**Requirement**
All lines in the data that hold the word "exercise" need copying.

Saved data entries
□ □ □ □

This is an optimization exercise on Yosys and OpenROAD, whose aim is small area, not a production implementation.
In this exercise RTL edits were held to simulation tests only and were not proved equivalent to the original.
Power figures rest on the tool's default switching activity, not on a simulated workload.

**flow/run.sh**
```bash
#!/bin/bash
# Own layout flow: the standard synthesis, then the combinational logic between the
# (unchanged) registers is re-mapped by ABC for area, then the standard layout from the
# floorplan on, with smaller port buffers and a clock tree without dummy loads.
# Each tool's output goes to a log file of its own in the work folder.
set -uo pipefail
W=$(pwd)
F=$W/flow
R=$W/orfs/results/${FLOW_PLATFORM}/bdi_core/base
L=$W/orfs/logs/${FLOW_PLATFORM}/bdi_core/base
LIB=$FLOW_HOME/platforms/${FLOW_PLATFORM}/lib/sky130_fd_sc_hd__tt_025C_1v80.lib
YOSYS=$FLOW_HOME/../tools/install/yosys/bin/yosys
[[ -x $YOSYS ]] || YOSYS=yosys

# 1. standard synthesis
bash standard.sh synth > $W/run_1_synth.log 2>&1 || { echo "standard synth failed"; exit 1; }
cp $R/1_2_yosys.v $W/std_1_2_yosys.v

# 2. re-map the logic between the registers
DONTUSE=$(grep -m1 -o '^abc .*' $L/1_2_yosys.log | grep -o '\-dont_use [A-Za-z0-9_]*' | tr '\n' ' ')
SEQ=$(grep -o '^ *sky130_fd_sc_hd__\(df\|edf\|sdf\|dl\)[a-z0-9_]* ' $W/std_1_2_yosys.v | sort -u | tr -d ' ' | tr '\n' ' ')
cat > $W/remap.ys <<EOC
read_liberty -ignore_miss_func $LIB
blackbox $SEQ
read_verilog $W/std_1_2_yosys.v
hierarchy -top $FLOW_TOP
flatten
rename -hide w:*.*
opt -purge
abc -script $F/area.abc -liberty $LIB $DONTUSE
opt_clean -purge
setundef -zero
hilomap -hicell sky130_fd_sc_hd__conb_1 HI -locell sky130_fd_sc_hd__conb_1 LO
splitnets
opt_clean -purge
stat -liberty $LIB
write_verilog -noattr -nohex -nodec $W/remap_1_2_yosys.v
EOC
if timeout 1200 $YOSYS -s $W/remap.ys > $W/run_2_remap.log 2>&1 \
   && ! grep -q '^ *assign ' $W/remap_1_2_yosys.v \
   && python3 $F/check_regs.py $W/std_1_2_yosys.v $W/remap_1_2_yosys.v > $W/run_2_check_regs.log 2>&1; then
  cp $W/remap_1_2_yosys.v $R/1_2_yosys.v
  echo "using the re-mapped netlist"
else
  echo "re-map refused; keeping the standard netlist"
fi
touch $R/1_2_yosys.v

# 3. layout from the floorplan on
CTS_OPTS="-buf_list sky130_fd_sc_hd__clkbuf_8 -sink_clustering_size 24 -sink_clustering_max_diameter 35"
bash standard.sh \
  "BUFFER_PORTS_ARGS=-buffer_cell sky130_fd_sc_hd__buf_1" \
  "CTS_ARGS=-sink_clustering_enable -repair_clock_nets -dont_use_dummy_load ${CTS_OPTS}" \
  finish > $W/run_3_layout.log 2>&1 || { echo "layout failed"; exit 1; }
ls -l $W/out/final.def
```
**flow/area.abc**
```
&get -n; &st; &deepsyn -T 60; &dch -f; &nf -R 2000; &put
```
**flow/check_regs.py**
```python
# Checks that two netlists hold the same registers: same instance names, same cell types.
import re, sys
def regs(path):
    out = {}
    for m in re.finditer(r'^\s*(sky130_fd_sc_hd__(?:df|edf|sdf|dl)\w*)\s+(\S+)\s*\(', open(path).read(), re.M):
        out[m.group(2)] = m.group(1)
    return out
a, b = regs(sys.argv[1]), regs(sys.argv[2])
print(len(a), "registers in", sys.argv[1]); print(len(b), "registers in", sys.argv[2])
if a != b or not a:
    print("registers differ"); sys.exit(1)
print("registers match")
```
**standard.sh**
```bash
#!/bin/bash
# synth_recipe.tcl (not shown) runs the flow's synth.tcl, then flattens the netlist and writes it again
# the make line also repeats each setting of config.mk as NAME=value (left out here)
make -C /OpenROAD-flow-scripts/flow DESIGN_CONFIG=/design/flow/config.mk WORK_HOME=/design/flow/orfs CLKGATE_MAP_FILE= SYNTH_SCRIPT=/design/flow/synth_recipe.tcl "${@:-finish}"
```
**config.mk**
```make
export PLATFORM = sky130hd
export DESIGN_NAME = bdi_core
export DESIGN_NICKNAME = bdi_core
export VERILOG_FILES = /design/flow/design.v
export SDC_FILE = /design/flow/constraint.sdc
export NUM_CORES = 4
export LEC_CHECK = 0
export ABC_AREA = 1
export CAP_MARGIN = 10
export CORE_MARGIN = 2
export CORE_UTILIZATION = 65
export SLEW_MARGIN = 10
```
**constraint.sdc**
```tcl
create_clock -name core_clock -period 10.0 [get_ports {clk}]
set_input_delay 2.0000 -clock core_clock [delete_from_list [all_inputs] [get_ports {clk}]]
set_output_delay 2.0000 -clock core_clock [all_outputs]
set_load 0.01 [all_outputs]
```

□ □ □ □

**Solution for this task**
This is an optimization exercise on Yosys and OpenROAD, whose aim is small area, not a production implementation.
In this exercise RTL edits were held to simulation tests only and were not proved equivalent to the original.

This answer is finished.